VCE Biology — Unit 3 AOS 2
Signal Transduction — Flashcards & Quiz
Signal transduction converts an external signal (ligand binding to a receptor) into an internal cellular response through a cascade of molecular events. VCE Biology Unit 3 AOS 2 asks you to describe the stages — reception, transduction, response, termination — and explain how second messengers amplify the signal. G-protein-coupled receptors (GPCRs) and tyrosine kinase receptors are common examples.
Sample Flashcards
Q1: What is signal transduction and how does it regulate gene expression?
Signal transduction is the process by which cells receive and respond to external signals. Steps: 1) A signalling molecule (ligand) binds to a cell-surface receptor. 2) The receptor undergoes a conformational change. 3) An intracellular signalling cascade is activated (often involving kinases that phosphorylate proteins). 4) The signal reaches the nucleus and activates or represses specific transcription factors. 5) Target genes are transcribed or silenced, changing the cell's behaviour.
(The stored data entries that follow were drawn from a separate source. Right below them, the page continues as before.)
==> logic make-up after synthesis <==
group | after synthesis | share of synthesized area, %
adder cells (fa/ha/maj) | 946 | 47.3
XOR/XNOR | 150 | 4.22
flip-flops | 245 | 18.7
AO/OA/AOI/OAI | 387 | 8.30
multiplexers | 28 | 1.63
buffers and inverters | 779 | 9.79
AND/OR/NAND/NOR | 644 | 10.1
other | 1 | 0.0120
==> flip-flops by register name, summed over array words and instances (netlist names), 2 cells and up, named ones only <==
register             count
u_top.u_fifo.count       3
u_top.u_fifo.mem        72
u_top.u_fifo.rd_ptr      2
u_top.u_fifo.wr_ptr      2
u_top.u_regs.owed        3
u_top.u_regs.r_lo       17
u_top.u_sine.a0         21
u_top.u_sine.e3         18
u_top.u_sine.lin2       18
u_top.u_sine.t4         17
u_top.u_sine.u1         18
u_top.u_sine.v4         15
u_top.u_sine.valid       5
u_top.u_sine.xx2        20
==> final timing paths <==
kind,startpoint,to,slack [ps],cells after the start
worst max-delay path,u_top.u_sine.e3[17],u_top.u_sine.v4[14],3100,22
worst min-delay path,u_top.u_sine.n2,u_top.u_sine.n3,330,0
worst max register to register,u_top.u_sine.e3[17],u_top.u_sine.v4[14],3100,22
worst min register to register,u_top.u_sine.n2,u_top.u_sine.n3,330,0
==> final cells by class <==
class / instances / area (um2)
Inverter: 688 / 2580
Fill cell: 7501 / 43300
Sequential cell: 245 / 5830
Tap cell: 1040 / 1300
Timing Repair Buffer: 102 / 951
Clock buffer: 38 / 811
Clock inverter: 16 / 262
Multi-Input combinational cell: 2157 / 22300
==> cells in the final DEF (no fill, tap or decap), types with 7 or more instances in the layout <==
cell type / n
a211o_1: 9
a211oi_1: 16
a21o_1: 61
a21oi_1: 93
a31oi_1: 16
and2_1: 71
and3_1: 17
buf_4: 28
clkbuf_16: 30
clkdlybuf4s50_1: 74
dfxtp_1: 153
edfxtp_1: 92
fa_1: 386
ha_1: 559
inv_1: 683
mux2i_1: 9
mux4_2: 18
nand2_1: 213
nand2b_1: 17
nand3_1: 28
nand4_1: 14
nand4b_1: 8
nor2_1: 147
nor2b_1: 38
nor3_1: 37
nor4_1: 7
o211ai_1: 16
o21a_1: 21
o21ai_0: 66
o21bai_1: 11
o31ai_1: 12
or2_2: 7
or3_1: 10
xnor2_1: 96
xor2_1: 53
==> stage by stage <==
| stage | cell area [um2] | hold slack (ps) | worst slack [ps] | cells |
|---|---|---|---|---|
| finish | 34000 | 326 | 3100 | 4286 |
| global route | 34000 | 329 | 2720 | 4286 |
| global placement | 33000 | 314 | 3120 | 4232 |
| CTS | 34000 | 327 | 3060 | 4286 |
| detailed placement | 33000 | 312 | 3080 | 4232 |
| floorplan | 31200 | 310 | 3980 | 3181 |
What follows belongs to an exercise in optimizing a design on an open flow for small area, a short achievable clock period and few clock cycles; a production flow would make more cautious choices.

==> flow/design.v (excerpt) <==
module euclid_top
(
  input  wire logic        cr_intf,
  input  wire logic        rst_n,
  input  wire logic        job_start,
  input  wire logic        job_shape,       
  input  wire logic [7:0]  job_p0_x,
  input  wire logic [7:0]  job_p0_y,
  input  wire logic [7:0]  job_p1_x,
  input  wire logic [7:0]  job_p1_y,
  input  wire logic [7:0]  job_p2_x,
  input  wire logic [7:0]  job_p2_y,
  input  wire logic [15:0] job_color,
  input  wire logic [2:0]  job_bzdepth,
  input  wire logic        pxl_ready,
  output logic             busy,
  output logic             job_done,
  output logic             pxl_valid,
  output logic [7:0]       pxl_x,
  output logic [7:0]       pxl_y,
  output logic [15:0]      pxl_color
);
Size in the first run: about 1,300 cells after synthesis, about 110 I/O pins, about 12,000 µm² of cells after synthesis.
==> flow/config.mk <==
export PLATFORM = sky130hd
export DESIGN_NAME = euclid_top
export DESIGN_NICKNAME = euclid_top
export VERILOG_FILES = /design/flow/design.v
export SDC_FILE = /design/flow/constraint.sdc
export NUM_CORES = 4
export LEC_CHECK = 0
export CAP_MARGIN = 20
export CORE_MARGIN = 2
export CORE_UTILIZATION = 40
export SLEW_MARGIN = 20
==> flow/constraint.sdc <==
create_clock -name core_clock -period 5.5 [get_ports {cr_intf}]
set_input_delay 1.1000 -clock core_clock [delete_from_list [all_inputs] [get_ports {cr_intf}]]
set_output_delay 1.1000 -clock core_clock [all_outputs]
set_load 0.01 [all_outputs]
run.sh (not shown) runs the stock make flow with config.mk's settings and CLKGATE_MAP_FILE= SYNTH_SCRIPT=/design/flow/synth_recipe.tcl, a recipe that flattens the netlist after the stock synthesis.
==> next run, changes <==
--- a/flow/design.v
+++ b/flow/design.v
@@ -74,70 +74,57 @@
       default:    begin g_ep_x = tc_x;  g_ep_y = tc_y;  end
     endcase
   end
   logic       ne_v, ne_last;
   logic [7:0] ne_x, ne_y;
   logic       ne_take;
   assign g_take = g_emit & (~ne_v | ne_take);
   logic [7:0] ps_x, ps_y;    
   logic [7:0] en_x, en_y;    
   logic [7:0] dx, dy;
   logic       sx, sy;
   logic signed [9:0] err;
-  logic       first;         
   logic       cur_last;
   assign pxl_x = ps_x;
   assign pxl_y = ps_y;
   logic at_end, accept, line_free;
   assign at_end    = (ps_x == en_x) & (ps_y == en_y);
   assign accept    = pxl_valid & pxl_ready;
   assign job_done  = accept & at_end & cur_last;
   assign line_free = ~pxl_valid | (accept & at_end & ~cur_last);
   assign ne_take   = busy & line_free & ne_v;
   logic [8:0] ddx_a, ddx_b, ddy_a, ddy_b;
   logic [7:0] ndx, ndy;
   logic       nsx, nsy;
-  assign ddx_a = {1'b0, ne_x} - {1'b0, ps_x};
-  assign ddx_b = {1'b0, ps_x} - {1'b0, ne_x};
-  assign ddy_a = {1'b0, ne_y} - {1'b0, ps_y};
-  assign ddy_b = {1'b0, ps_y} - {1'b0, ne_y};
+  assign ddx_a = {1'b0, ne_x} - {1'b0, en_x};
+  assign ddx_b = {1'b0, en_x} - {1'b0, ne_x};
+  assign ddy_a = {1'b0, ne_y} - {1'b0, en_y};
+  assign ddy_b = {1'b0, en_y} - {1'b0, ne_y};
   assign nsx   = ~ddx_a[8];
   assign nsy   = ~ddy_a[8];
-  assign ndx   = ({8{nsx}} & ddx_a[7:0]) | ({8{~nsx}} & ddx_b[7:0]);
-  assign ndy   = ({8{nsy}} & ddy_a[7:0]) | ({8{~nsy}} & ddy_b[7:0]);
-  logic signed [10:0] sdx, sdy, serr, a1, a2, a3, a4, a5;
+  assign ndx   = nsx ? ddx_a[7:0] : ddx_b[7:0];
+  assign ndy   = nsy ? ddy_a[7:0] : ddy_b[7:0];
+  logic signed [10:0] tx, ty;
   logic step_x, step_y;
-  logic [9:0] err_nx;
-  assign sdx  = $signed({3'b000, dx});
-  assign sdy  = $signed({3'b000, dy});
-  assign serr = 11'(err);
-  assign a1   = (first ? (sdx <<< 1) : (serr <<< 1)) + (first ? -sdy : sdy);
-  assign a2   = sdx - (first ? (sdy <<< 1) : (serr <<< 1));
-  assign a3   = serr - sdy;
-  assign a4   = serr + sdx;
-  assign a5   = (serr & {11{~first}}) + sdx - sdy;
-  assign step_x = ~a1[10] & (a1 != 11'sd0);
-  assign step_y = first ? a2[10] : (~a2[10] & (a2 != 11'sd0));
-  assign err_nx = ({10{ first &  step_x &  step_y}} & {a5[8:0], 1'b0}) |
-                  ({10{ first &  step_x & ~step_y}} & a2[9:0]) |
-                  ({10{ first & ~step_x}}           & a1[9:0]) |
-                  ({10{~first &  step_x &  step_y}} & a5[9:0]) |
-                  ({10{~first &  step_x & ~step_y}} & a3[9:0]) |
-                  ({10{~first & ~step_x}}           & a4[9:0]);
-  logic [7:0] xm, ym, nx_x, nx_y;
-  logic       eq_x, eq_y;
-  assign xm   = sx ? ps_x + 8'd1 : ps_x - 8'd1;
-  assign ym   = sy ? ps_y + 8'd1 : ps_y - 8'd1;
-  assign nx_x = step_x ? xm : ps_x;
-  assign nx_y = step_y ? ym : ps_y;
+  logic signed [9:0] err_x, err_y, err_xy, err_nx;
+  assign tx     = {err, 1'b0} + $signed({3'b000, dy});    
+  assign ty     = $signed({3'b000, dx}) - {err, 1'b0};    
+  assign step_x = ~tx[10] & (tx != 11'sd0);
+  assign step_y = ~ty[10] & (ty != 11'sd0);
+  assign err_x  = err - $signed({2'b00, dy});
+  assign err_y  = err + $signed({2'b00, dx});
+  assign err_xy = err + $signed({2'b00, dx}) - $signed({2'b00, dy});
+  assign err_nx = ({10{step_x &  step_y}} & err_xy) |
+                  ({10{step_x & ~step_y}} & err_x) |
+                  ({10{~step_x}}          & err_y);
   always_ff @(posedge cr_intf or negedge rst_n)
   begin
     if (!rst_n)
     begin
       busy      <= 1'b0;
       pxl_valid <= 1'b0;
       ne_v      <= 1'b0;
       g_act     <= 1'b0;
     end
     else
     begin
       if (start_c)
@@ -240,26 +227,27 @@
         ne_x    <= g_ep_x;
         ne_y    <= g_ep_y;
         ne_last <= g_last;
       end
       if (ne_take)
       begin
         en_x     <= ne_x;
         en_y     <= ne_y;
         dx       <= ndx;
         dy       <= ndy;
         sx       <= nsx;
         sy       <= nsy;
-        first    <= 1'b1;
+        err      <= $signed({2'b00, ndx}) - $signed({2'b00, ndy});
         cur_last <= ne_last;
       end
       else if (accept & ~at_end)
       begin
-        err   <= err_nx;
-        first <= 1'b0;
-        ps_x  <= nx_x;
-        ps_y  <= nx_y;
+        err <= err_nx[9:0];
+        if (step_x)
+          ps_x <= sx ? ps_x + 8'd1 : ps_x - 8'd1;
+        if (step_y)
+          ps_y <= sy ? ps_y + 8'd1 : ps_y - 8'd1;
       end
     end
   end
 endmodule
 `default_nettype wire
Outcome:
- via count drops by 5.3%
- sequential share of layout area climbs by 0.96 points
- maximum frequency climbs by 1.1%
- synthesized cell count drops by about 6%
- die area drops by 4.3%
- first-iteration DRC count drops by 23%
- global-route usage drops by 1.4 points
- non-clock buffer count drops by 1
- cell count drops by about 4%
No functional check of the RTL was part of any run of this note.

-- port drivers added, routing unchanged --
In the flow no input, the clock included, has a driving cell. The finished layouts below were timed again as built, in two steps.
Step 1 assumes that a clkbuf_16 drives the clock port and a buf_2 every other input.
Step 2 adds t to the input delays and takes it off the output delays; t is the mean of the earliest and latest rising clock arrival at the registers after step 1. Input paths then give back, and output paths get back, about the clock's delay inside the block.
Slacks: ideal / step 1 / step 2; pairs: ideal / step 1.
| run | t (ns) | setup WS [ns] | worst setup path at the end |
|---|---|---|---|
| the first run | 0.476 | 0.953 / 0.953 / 0.953 | register to register |
| the second run | 0.474 | 1.002 / 1.002 / 1.002 | register to register |
After both steps setup and hold are still met in every run listed.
Q2: What are the key components of a signal transduction pathway?
Components: 1) Signalling molecule (ligand) — e.g., hormone, growth factor, neurotransmitter. 2) Receptor — cell-surface (transmembrane) or intracellular. 3) Intracellular signalling molecules — kinases, second messengers (cAMP, Ca²⁺), G-proteins. 4) Target molecules — transcription factors, enzymes, cytoskeletal proteins. 5) Cellular response — gene expression change, cell division, apoptosis, differentiation. Signal amplification occurs through cascades where each step activates multiple downstream molecules.
Sample Quiz Questions
Q1: Signal transduction pathways allow cells to respond to external signals by changing gene expression.
Answer: TRUE
External signals (hormones, growth factors) bind to receptors, triggering intracellular signalling cascades that ultimately activate or repress transcription factors, altering gene expression patterns.
Q2: Signal amplification in transduction pathways means each step can activate multiple downstream molecules.
Answer: TRUE
At each step of a signalling cascade, one activated molecule can activate many downstream molecules (e.g., one kinase phosphorylates many substrates). This amplifies the signal so a few receptor activations produce a large cellular response.